We tend to start any interaction with our fellow co-humans based on certain expectations. This is true especially for long-term private relationships as well as for business environments. What would happen if we dropped our expectations and interacted without any Interpretation of our counterpart’s reactions?
Starting from my personal experiences, I suggest to skip any specific expectation regarding the reaction of your conversational partner for a week or so, be it in private or in business environments. Here’s the result of my own anecdotal experiment:
Every time we plan a meeting with a (potential) business partner or client, we arrange everything pretty carefully in advance. We create a presentation, we have a tested storyline which should be open to scrutiny. We have put ourselves in the other’s shoes and have determined where she “perceives pain”. One very positive effect of this preparation is that we ourselves think everything through once again.
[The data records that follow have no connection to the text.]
<file path="config.mk">
export PLATFORM = sky130hd
export DESIGN_NAME = sci_status_flags
export DESIGN_NICKNAME = d
export VERILOG_FILES = /design/src/rtl/sci_flag_pkg.sv /design/src/rtl/sci_parity_chk.sv /design/src/rtl/sci_clr_flag.sv /design/src/rtl/sci_tend_flag.sv /design/src/rtl/sci_status_flags.sv
export SDC_FILE = /design/constraint.sdc
export NUM_CORES = 1
export LEC_CHECK = 0
export ABC_AREA = 0
export BUFFER_PORTS_ARGS = -buffer_cell sky130_fd_sc_hd__buf_4
export CELL_PAD_IN_SITES_DETAIL_PLACEMENT = 1
export CELL_PAD_IN_SITES_GLOBAL_PLACEMENT = 1
export CORE_ASPECT_RATIO = 1.25
export CORE_MARGIN = 2
export CORE_UTILIZATION = 28
export DETAILED_ROUTE_END_ITERATION = 7
export GPL_TIMING_DRIVEN = 0
export PLACE_DENSITY_LB_ADDON = 0.2
export SLEW_MARGIN = 10
export SYNTH_ARGS = -nofsm -noshare
export SYNTH_HDL_FRONTEND = slang
export SYNTH_SLANG_ARGS = --single-unit
</file>
<file path="constraint.sdc">
create_clock -name clk_i -period 1.3 [get_ports clk_i]
set_input_delay 0.26 -clock clk_i [delete_from_list [all_inputs] [get_ports clk_i]]
set_output_delay 0.26 -clock clk_i [all_outputs]
set_load 0.03 [all_outputs]
</file>
<file path="src/rtl/sci_flag_pkg.sv">
package sci_flag_pkg;
  localparam int STAT_W = 8;
  localparam int N_CLR  = 4;

  // flag index into the clearable set
  localparam int F_RDRF = 0;
  localparam int F_FRM  = 1;
  localparam int F_ERS  = 2;
  localparam int F_PER  = 3;

  // status byte positions
  localparam int POS_RDRF = 6;
  localparam int POS_FRM  = 5;
  localparam int POS_ERS  = 4;
  localparam int POS_PER  = 3;
  localparam int POS_TEND = 2;

  localparam int CLR_POS [N_CLR] = '{POS_RDRF, POS_FRM, POS_ERS, POS_PER};
endpackage

</file>
<file path="src/rtl/sci_parity_chk.sv">
module sci_parity_chk #(
  parameter int DATA_W = 8
) (
  input  logic [DATA_W-1:0] data_i,
  input  logic              par_i,
  input  logic              odd_i,
  output logic              err_o
);
  // odd total count with even setting, or even total with odd setting
  assign err_o = (^{data_i, par_i}) ^ odd_i;
endmodule

</file>
<file path="src/rtl/sci_clr_flag.sv">
module sci_clr_flag (
  input  logic clk_i,
  input  logic rst_ni,
  input  logic standby_i,
  input  logic set_i,
  input  logic rd_i,
  input  logic wr_i,
  input  logic wbit_i,
  output logic flag_o
);
  logic flag_q, seen_q, clr;

  assign clr = wr_i & ~wbit_i & seen_q;

  always_ff @(posedge clk_i or negedge rst_ni) begin
    if (!rst_ni) begin
      flag_q <= 1'b0;
      seen_q <= 1'b0;
    end else if (standby_i) begin
      flag_q <= 1'b0;
      seen_q <= 1'b0;
    end else begin
      if (set_i)    flag_q <= 1'b1;   // set beats clear
      else if (clr) flag_q <= 1'b0;
      seen_q <= (seen_q & ~wr_i) | (rd_i & flag_q);
    end
  end

  assign flag_o = flag_q;

  AST_CLR_NEEDS_WRITE: assert property (@(posedge clk_i) disable iff (!rst_ni)
    $fell(flag_q) && !$past(standby_i) |-> $past(wr_i) && !$past(wbit_i))
    else $error("flag cleared without write of 0");
  AST_SET_WINS: assert property (@(posedge clk_i) disable iff (!rst_ni)
    set_i && !standby_i |=> flag_q)
    else $error("set lost");
  AST_STANDBY_CLR: assert property (@(posedge clk_i) disable iff (!rst_ni)
    standby_i |=> !flag_q)
    else $error("standby did not clear");
endmodule

</file>
<file path="src/rtl/sci_tend_flag.sv">
module sci_tend_flag (
  input  logic clk_i,
  input  logic rst_ni,
  input  logic standby_i,
  input  logic sc_mode_i,
  input  logic tx_done_i,
  input  logic tdr_valid_i,
  input  logic tx_block_i,
  input  logic ers_i,
  input  logic ers_set_i,
  output logic tend_o
);
  logic tend_q, set;

  assign set = tx_done_i & ~tdr_valid_i & ~tx_block_i
             & (~sc_mode_i | ~(ers_i | ers_set_i));

  always_ff @(posedge clk_i or negedge rst_ni) begin
    if (!rst_ni)          tend_q <= 1'b0;
    else if (standby_i)   tend_q <= 1'b0;
    else if (set)         tend_q <= 1'b1;
    else if (tdr_valid_i) tend_q <= 1'b0;
  end

  assign tend_o = tend_q;

  AST_TEND_RISE: assert property (@(posedge clk_i) disable iff (!rst_ni)
    $rose(tend_q) |-> $past(tx_done_i) && !$past(tdr_valid_i))
    else $error("transmit-end rose without event");
  AST_TEND_SC_ERR: assert property (@(posedge clk_i) disable iff (!rst_ni)
    sc_mode_i && ers_i && !tend_q |=> !tend_q)
    else $error("transmit-end set despite error signal");
endmodule

</file>
<file path="src/rtl/sci_status_flags.sv">
module sci_status_flags
  import sci_flag_pkg::*;
#(
  parameter int DATA_W = 8
) (
  input  logic              clk_i,
  input  logic              rst_ni,
  input  logic              standby_i,
  input  logic              sc_mode_i,
  input  logic              sync_mode_i,
  input  logic              odd_par_i,
  input  logic              rx_en_i,
  input  logic              tx_en_i,
  input  logic              rx_done_i,
  input  logic [DATA_W-1:0] rx_data_i,
  input  logic              rx_par_i,
  input  logic              rx_stop_i,
  input  logic              tx_done_i,
  input  logic              tdr_valid_i,
  input  logic              err_smp_i,
  input  logic              err_line_i,
  input  logic              rd_i,
  input  logic              wr_i,
  input  logic [STAT_W-1:0] wdata_i,
  output logic [STAT_W-1:0] status_o,
  output logic [DATA_W-1:0] rdr_o,
  output logic              rx_block_o,
  output logic              tx_block_o
);
  logic [N_CLR-1:0]  set_v, flag_v;
  logic [DATA_W-1:0] rdr_q;
  logic              par_err, rx_acc, frm_err, tend, tx_block;

  sci_parity_chk #(.DATA_W(DATA_W)) u_par (
    .data_i (rx_data_i),
    .par_i  (rx_par_i),
    .odd_i  (odd_par_i),
    .err_o  (par_err)
  );

  assign rx_acc   = rx_done_i & rx_en_i & ~flag_v[F_PER];
  assign frm_err  = ~sc_mode_i & ~rx_stop_i;
  assign tx_block = flag_v[F_PER] & sync_mode_i;

  assign set_v[F_RDRF] = rx_acc & ~par_err & ~frm_err;
  assign set_v[F_FRM]  = rx_acc & frm_err;
  assign set_v[F_ERS]  = sc_mode_i & tx_en_i & err_smp_i & ~err_line_i;
  assign set_v[F_PER]  = rx_acc & par_err;

  for (genvar g = 0; g < N_CLR; g++) begin : g_flag
    sci_clr_flag u_flag (
      .clk_i     (clk_i),
      .rst_ni    (rst_ni),
      .standby_i (standby_i),
      .set_i     (set_v[g]),
      .rd_i      (rd_i),
      .wr_i      (wr_i),
      .wbit_i    (wdata_i[CLR_POS[g]]),
      .flag_o    (flag_v[g])
    );
  end

  sci_tend_flag u_tend (
    .clk_i       (clk_i),
    .rst_ni      (rst_ni),
    .standby_i   (standby_i),
    .sc_mode_i   (sc_mode_i),
    .tx_done_i   (tx_done_i),
    .tdr_valid_i (tdr_valid_i),
    .tx_block_i  (tx_block),
    .ers_i       (flag_v[F_ERS]),
    .ers_set_i   (set_v[F_ERS]),
    .tend_o      (tend)
  );

  always_ff @(posedge clk_i or negedge rst_ni) begin
    if (!rst_ni)     rdr_q <= '0;
    else if (rx_acc) rdr_q <= rx_data_i;
  end

  always_comb begin
    status_o = '0;
    for (int i = 0; i < N_CLR; i++) status_o[CLR_POS[i]] = flag_v[i];
    status_o[POS_TEND] = tend;
  end

  assign rdr_o      = rdr_q;
  assign rx_block_o = flag_v[F_PER];
  assign tx_block_o = tx_block;

  AST_PER_STORES: assert property (@(posedge clk_i) disable iff (!rst_ni)
    rx_done_i && rx_en_i && !status_o[POS_PER] && par_err |=> rdr_o == $past(rx_data_i))
    else $error("parity-error byte not stored");
  AST_PER_NO_RDRF: assert property (@(posedge clk_i) disable iff (!rst_ni)
    rx_done_i && rx_en_i && !status_o[POS_PER] && par_err && !status_o[POS_RDRF] |=> !status_o[POS_RDRF])
    else $error("data-full set on parity error");
  AST_RX_BLOCKED: assert property (@(posedge clk_i) disable iff (!rst_ni)
    status_o[POS_PER] && rx_done_i |=> $stable(rdr_o))
    else $error("reception not blocked");
  AST_ERS_NORMAL: assert property (@(posedge clk_i) disable iff (!rst_ni)
    !sc_mode_i && !status_o[POS_ERS] |=> !status_o[POS_ERS])
    else $error("error-signal set in normal mode");
  AST_NO_FRM_SC: assert property (@(posedge clk_i) disable iff (!rst_ni)
    sc_mode_i && !status_o[POS_FRM] |=> !status_o[POS_FRM])
    else $error("framing flag set in smart-card mode");
endmodule

</file>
Quite often, we have an even better understanding of our own story after these training sessions.
Your Expectations Won‘t Be Matched
And yes, when it comes to D‑day, an important presentation or pitch, there is this strange feeling afterward: the meeting took a very different course than we expected. Even if it was considered a success, e.g. we won the pitch or agreed on the favored coöperation, something during the conversation happened which changed our plan and made major parts of our preparation useless.
Reality Won’t Adapt To Our Plans
Let’s assume that 50% of the above-mentioned preparation is well invested since it adds to our own understanding of things. In this case, the other 50% is wasted time, since reality never adapts to our plan and we have to improvise anyway. Unless we don’t assume that we need to be prepared in order to be able to improvise, we should skip the “how-will-the-conversation-run” part altogether.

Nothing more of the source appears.